Les roban el nombre. Les sacan trabajo, pertenencias, recursos. Las destinan a un único fin: la procreación. Cuando, a mediados de la década del ochenta, Margaret Atwood escribió la distopía El cuento de la criada, de lo que quería hablar era de la ponzoña devastadora del pensamiento totalitario. Para traducir sus efectos, imaginó un Estado teocrático –Gilead– cuya base de sustentación era la opresión de la mujer. A unas cuantas décadas de publicado aquel libro, este rostro es el de Elisabeth Moss.
En 2016, el canal estadounidense Hulu lanzó la serie basada en la novela de Atwood, y la expresividad suprema de Moss se convirtió, no solo en la más acabada versión de Defred, la heroína de El cuento..., sino también en emblema de una acción política que no transcurría en las lejanías imaginarias de Gilead, sino en el muy cercano mundo del presente.
La serie se estrenó el mismo año en que Trump y su verborragia misógina se hacían con las elecciones presidenciales de los Estados Unidos, y que el discurso de la extrema derecha ganaba terreno en Europa. Y comenzó a ocurrir: en manifestaciones feministas, en protestas contra medidas restrictivas de los derechos reproductivos, aparecía el silencioso séquito de criadas. Activistas vestidas con la misma cofia y atuendos rojos de las criadas de la serie se hacían ver, y la sola potencia de su imagen (a esas alturas, todo el mundo sabía de qué iba El cuento…) bastaba.

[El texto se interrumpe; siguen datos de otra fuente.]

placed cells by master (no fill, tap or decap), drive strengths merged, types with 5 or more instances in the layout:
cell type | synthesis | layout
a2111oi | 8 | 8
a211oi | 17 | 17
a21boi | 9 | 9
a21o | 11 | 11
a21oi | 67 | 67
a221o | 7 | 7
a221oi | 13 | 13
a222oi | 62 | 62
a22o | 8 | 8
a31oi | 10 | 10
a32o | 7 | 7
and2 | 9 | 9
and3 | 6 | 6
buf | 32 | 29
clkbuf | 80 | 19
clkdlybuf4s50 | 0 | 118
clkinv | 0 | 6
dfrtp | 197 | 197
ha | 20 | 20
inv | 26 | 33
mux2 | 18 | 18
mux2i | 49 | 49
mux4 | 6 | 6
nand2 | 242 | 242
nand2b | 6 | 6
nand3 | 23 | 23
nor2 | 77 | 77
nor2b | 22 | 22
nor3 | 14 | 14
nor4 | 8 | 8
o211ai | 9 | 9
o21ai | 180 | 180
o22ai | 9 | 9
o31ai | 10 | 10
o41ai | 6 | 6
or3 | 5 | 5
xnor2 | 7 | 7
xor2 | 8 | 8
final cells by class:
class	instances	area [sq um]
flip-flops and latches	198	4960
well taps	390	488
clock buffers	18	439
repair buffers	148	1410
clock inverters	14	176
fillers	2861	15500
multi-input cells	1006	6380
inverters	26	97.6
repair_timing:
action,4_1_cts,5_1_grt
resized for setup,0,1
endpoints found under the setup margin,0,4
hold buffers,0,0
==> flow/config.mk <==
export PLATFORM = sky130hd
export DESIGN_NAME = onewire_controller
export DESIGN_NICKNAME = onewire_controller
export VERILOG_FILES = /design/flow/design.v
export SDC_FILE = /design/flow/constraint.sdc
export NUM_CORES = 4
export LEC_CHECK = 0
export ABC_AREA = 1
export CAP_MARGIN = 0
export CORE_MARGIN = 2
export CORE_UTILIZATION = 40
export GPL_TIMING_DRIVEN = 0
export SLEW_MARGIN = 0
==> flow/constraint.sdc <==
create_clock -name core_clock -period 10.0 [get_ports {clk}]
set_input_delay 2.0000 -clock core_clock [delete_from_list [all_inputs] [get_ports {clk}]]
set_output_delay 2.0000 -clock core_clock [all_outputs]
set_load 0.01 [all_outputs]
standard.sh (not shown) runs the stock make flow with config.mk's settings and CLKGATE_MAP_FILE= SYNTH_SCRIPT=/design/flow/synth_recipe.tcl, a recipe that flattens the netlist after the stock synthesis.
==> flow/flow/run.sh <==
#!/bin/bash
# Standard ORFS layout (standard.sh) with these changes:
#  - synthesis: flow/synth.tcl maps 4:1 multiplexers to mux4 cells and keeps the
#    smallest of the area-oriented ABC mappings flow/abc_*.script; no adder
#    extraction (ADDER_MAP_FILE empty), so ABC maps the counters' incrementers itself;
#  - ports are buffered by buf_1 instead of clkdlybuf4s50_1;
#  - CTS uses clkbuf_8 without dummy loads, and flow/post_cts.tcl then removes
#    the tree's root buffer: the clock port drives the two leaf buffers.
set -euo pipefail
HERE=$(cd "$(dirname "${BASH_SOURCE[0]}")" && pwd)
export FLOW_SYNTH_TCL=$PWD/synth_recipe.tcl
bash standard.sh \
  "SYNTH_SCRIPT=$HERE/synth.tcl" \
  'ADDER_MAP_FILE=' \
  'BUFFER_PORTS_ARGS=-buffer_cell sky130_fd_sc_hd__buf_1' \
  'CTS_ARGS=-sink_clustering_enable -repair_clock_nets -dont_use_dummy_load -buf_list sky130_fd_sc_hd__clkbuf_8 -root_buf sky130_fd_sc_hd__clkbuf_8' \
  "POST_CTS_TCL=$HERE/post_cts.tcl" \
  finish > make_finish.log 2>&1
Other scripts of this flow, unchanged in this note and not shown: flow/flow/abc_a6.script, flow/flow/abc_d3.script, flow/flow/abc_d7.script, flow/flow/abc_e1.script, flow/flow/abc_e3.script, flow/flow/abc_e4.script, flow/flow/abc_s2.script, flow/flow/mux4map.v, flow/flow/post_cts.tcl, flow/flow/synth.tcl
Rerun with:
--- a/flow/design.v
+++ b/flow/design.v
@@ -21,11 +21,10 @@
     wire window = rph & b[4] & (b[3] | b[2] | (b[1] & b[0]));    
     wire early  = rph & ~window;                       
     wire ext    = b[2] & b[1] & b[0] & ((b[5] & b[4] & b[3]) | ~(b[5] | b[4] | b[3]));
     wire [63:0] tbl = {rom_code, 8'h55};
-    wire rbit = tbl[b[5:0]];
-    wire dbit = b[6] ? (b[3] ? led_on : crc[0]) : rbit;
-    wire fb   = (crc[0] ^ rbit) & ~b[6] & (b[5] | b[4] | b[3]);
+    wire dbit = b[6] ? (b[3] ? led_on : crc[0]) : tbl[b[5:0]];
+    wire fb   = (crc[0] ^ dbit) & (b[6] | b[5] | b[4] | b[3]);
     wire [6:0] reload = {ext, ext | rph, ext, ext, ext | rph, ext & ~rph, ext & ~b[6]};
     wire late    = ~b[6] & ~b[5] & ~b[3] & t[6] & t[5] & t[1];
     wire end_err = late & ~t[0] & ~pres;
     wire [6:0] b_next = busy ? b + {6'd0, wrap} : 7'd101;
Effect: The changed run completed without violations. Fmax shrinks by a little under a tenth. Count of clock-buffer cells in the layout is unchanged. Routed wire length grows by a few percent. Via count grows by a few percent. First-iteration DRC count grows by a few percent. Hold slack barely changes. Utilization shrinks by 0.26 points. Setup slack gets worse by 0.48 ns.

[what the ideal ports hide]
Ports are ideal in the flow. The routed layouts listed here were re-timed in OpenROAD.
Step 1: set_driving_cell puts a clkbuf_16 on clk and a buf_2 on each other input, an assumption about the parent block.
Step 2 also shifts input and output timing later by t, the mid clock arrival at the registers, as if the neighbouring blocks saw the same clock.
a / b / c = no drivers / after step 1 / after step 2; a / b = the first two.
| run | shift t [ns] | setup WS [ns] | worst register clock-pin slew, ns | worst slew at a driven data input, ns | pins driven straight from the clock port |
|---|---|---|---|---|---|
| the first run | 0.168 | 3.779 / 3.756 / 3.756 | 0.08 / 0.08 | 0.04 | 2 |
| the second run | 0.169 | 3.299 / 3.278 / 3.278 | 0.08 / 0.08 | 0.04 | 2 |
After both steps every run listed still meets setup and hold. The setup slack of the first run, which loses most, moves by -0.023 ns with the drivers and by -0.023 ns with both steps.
This design comes from an exercise in tuning for small area, a short achievable clock period and few clock cycles on the open sky130 flow, not from production work.
In this exercise RTL edits were held to simulation tests only and were not proved equivalent to the original.
Power and IR drop assume default switching activity.

<file path="flow/flow/run.sh">
#!/bin/bash
set -euo pipefail
bash standard.sh SETUP_SLACK_MARGIN=7.5 finish > standard.log 2>&1
</file>
<file path="flow/standard.sh">
#!/bin/bash
# synth_recipe.tcl (not shown) runs the flow's synth.tcl, then flattens the netlist and writes it again
# the make line also repeats each setting of config.mk as NAME=value (left out here)
make -C /OpenROAD-flow-scripts/flow DESIGN_CONFIG=/design/flow/config.mk WORK_HOME=/design/flow/orfs CLKGATE_MAP_FILE= SYNTH_SCRIPT=/design/flow/synth_recipe.tcl "${@:-finish}"
</file>
<file path="flow/config.mk">
export PLATFORM = sky130hd
export DESIGN_NAME = rasterizer
export DESIGN_NICKNAME = rasterizer
export VERILOG_FILES = /design/flow/design.v
export SDC_FILE = /design/flow/constraint.sdc
export NUM_CORES = 4
export LEC_CHECK = 0
export CAP_MARGIN = 20
export CORE_MARGIN = 2
export CORE_UTILIZATION = 40
export SLEW_MARGIN = 20
</file>
<file path="flow/constraint.sdc">
create_clock -name core_clock -period 12.0 [get_ports {CLK}]
set_input_delay 2.4000 -clock core_clock [delete_from_list [all_inputs] [get_ports {CLK}]]
set_output_delay 2.4000 -clock core_clock [all_outputs]
set_load 0.01 [all_outputs]
</file>
This design comes from an exercise in tuning for a short achievable clock period and few clock cycles on the open sky130 flow, not from production work. Where RTL was checked, it was by simulation tests only, not by an equivalence proof against the original. Power figures rest on the tool's default switching activity, not on a simulated workload.

==> module ks_add, before the edit <==
module ks_add #(parameter N = 32) (
    input  [N-1:0] a, b,
    input          ci,
    output [N-1:0] s,
    output         co
);
    localparam L = $clog2(N);
    reg [N-1:0] g [0:L];
    reg [N-1:0] p [0:L];
    integer k, i;
    always @* begin
        g[0] = a & b;
        p[0] = a ^ b;
        g[0][0] = (a[0] & b[0]) | ((a[0] ^ b[0]) & ci);
        for (k = 0; k < L; k = k + 1)
            for (i = 0; i < N; i = i + 1)
                if (i >= (1 << k)) begin
                    g[k+1][i] = g[k][i] | (p[k][i] & g[k][i-(1<<k)]);
                    p[k+1][i] = p[k][i] & p[k][i-(1<<k)];
                end else begin
                    g[k+1][i] = g[k][i];
                    p[k+1][i] = p[k][i];
                end
    end
    assign s  = p[0] ^ {g[L][N-2:0], ci};
    assign co = g[L][N-1];
endmodule
clock: 10.0 ns
lec_check: 0
abc_clock_period_in_ps: 2500
cap_margin: 20
core_margin: 2
core_utilization: 40
slew_margin: 20
standard.sh (not shown) runs the stock make flow with config.mk's settings and CLKGATE_MAP_FILE= SYNTH_SCRIPT=/design/flow/synth_recipe.tcl, a recipe that flattens the netlist after the stock synthesis.
==> flow/flow/run.sh <==
#!/bin/bash
set -euo pipefail
MARGIN=${MARGIN:-7}
bash standard.sh SETUP_SLACK_MARGIN=$MARGIN finish > orfs_flow.log 2>&1
Then changed:
--- a/flow/design.v
+++ b/flow/design.v
@@ -4,7 +4,7 @@
     output [N-1:0] s,
     output         co
 );
-    localparam L = $clog2(N);
+    localparam L = (N > 16) ? 5 : (N > 8) ? 4 : (N > 4) ? 3 : (N > 2) ? 2 : 1;    
     reg [N-1:0] g [0:L];
     reg [N-1:0] p [0:L];
     integer k, i;
=>
- design area is unchanged
- critical path depth does not change
- via count is unchanged
- count of clock-buffer cells in the layout does not change
- routed wire length does not change
- non-clock buffer count does not change
- synthesized area is unchanged
- sequential share of layout area does not change
- final cell count does not change
- worst setup slack is unchanged
- worst hold slack stays the same
- total power does not change
Testbench counts after the change, summed over its fixed seeds: cycles 18,236.
The RTL of the first run of this note was laid out without a check of its function.
Source: an optimization exercise on an open RTL-to-GDS flow (aim: small area, a short achievable clock period and few clock cycles per item). Production flows keep margins and buffers that such runs may drop.
Function was not checked in any run shown here: the RTL went through the layout flow alone.

[flow/design.v]
module geofence (clk, reset, X, Y, valid, is_inside);
input clk;
input reset;
input [9:0] X;
input [9:0] Y;
output valid;
output is_inside;
reg  [3:0] cnt;       
reg  [9:0] px, py;
reg  [9:0] dmx, dmy, rmx, rmy, lmx, lmy;    
reg  [11:0] dmx3, dmy3;                     
reg        dsx, dsy, rsx, rsy, lsx, lsy;    
reg        in_flag;
wire [10:0] ex = {1'b0, X} - {1'b0, px};
wire [10:0] ey = {1'b0, Y} - {1'b0, py};
wire [9:0]  fx = px - X;
wire [9:0]  fy = py - Y;
wire        nx = ex[10], ny = ey[10];
wire        zx = (X == px), zy = (Y == py);
wire [9:0]  mx = nx ? fx : ex[9:0];
wire [9:0]  my = ny ? fy : ey[9:0];
always @(posedge clk) begin
    dmx <= mx;
    dmy <= my;
    dmx3 <= {2'b00, mx} + {1'b0, mx, 1'b0};
    dmy3 <= {2'b00, my} + {1'b0, my, 1'b0};
    dsx <= nx | (zx & ny);
    dsy <= ny | (zy & ~nx);
end
wire tie = ~dsy;
wire pa, ql;
cross_pos u_a (.usx(rsx), .umx(rmx), .usy(rsy), .umy(rmy),
               .wsx(dsx), .wmx(dmx), .wsy(dsy), .wmy(dmy),
               .wmx3(dmx3), .wmy3(dmy3), .tie(tie), .pos(pa));
cross_pos u_b (.usx(lsx), .umx(lmx), .usy(lsy), .umy(lmy),
               .wsx(dsx), .wmx(dmx), .wsy(dsy), .wmy(dmy),
               .wmx3(dmx3), .wmy3(dmy3), .tie(tie), .pos(ql));
wire pb = ~ql;        
always @(posedge clk or posedge reset) begin
    if (reset)            cnt <= 4'd0;
    else if (cnt[3])      cnt <= 4'd0;
    else                  cnt <= cnt + 4'd1;
end
wire first = (cnt == 4'd2);
always @(posedge clk) begin
    if (cnt == 4'd0) begin
        px <= X;
        py <= Y;
    end
    if (first || (!pa && pb)) begin
        rmx <= dmx; rsx <= dsx; rmy <= dmy; rsy <= dsy;
    end
    if (first || (pa && !pb)) begin
        lmx <= dmx; lsx <= dsx; lmy <= dmy; lsy <= dsy;
    end
    if (first)                          in_flag <= 1'b0;
    else if (!pa && !pb)               in_flag <= 1'b1;
end
assign valid = cnt[3];
assign is_inside = in_flag;
endmodule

Este año, el rojo de las criadas volvió a las calles, parte del incansable movimiento de mujeres en todo el mundo. También se las vio en la Argentina. Durante lo más álgido de la discusión por la legalización del aborto, un grupo de mujeres desfiló, cofias blancas, capas rojas, frente al Congreso de la Nación. En nuestro país, el rojo se entreveró con el verde: porque este fue el año de la "Revolución de las hijas", el de la continuidad del #NiUnaMenos y el de las manifestaciones masivas, con abrumadora presencia de chicos y chicas sub20 que, tras la discusión puntual por un proyecto de ley, pusieron al género en el centro de la conversación pública. Porque se debatió sobre la interrupción voluntaria del embarazo, pero también sobre educación sexual, igualdad de oportunidades, violencia.
El año termina con una suerte de versión criolla del #MeToo que desde 2017 sacude los escenarios y la política internacionales. Aquí se llamó #MiraComoNosPonemos y, tras la denuncia de la actriz Thelma Fardin, llevó la discusión a un nuevo nivel: ya no se trata únicamente de exigir medidas contra los femicidios, ahora se trata de arrojar luz sobre ciertas violencias solapadas, naturalizadas, cotidianas. Invisibles. Parte de la ponzoña a la que aludía Atwood: la de los secretos mecanismos que llevan a que un ser humano se sienta con pleno derecho a imponerse sobre otro. Empatizar con quienes intentan ponerle coto es apostar al difícil y apasionante camino de la democracia. Las extremas derechas, que pusieron al feminismo en el listado de sus enemigos, lo saben.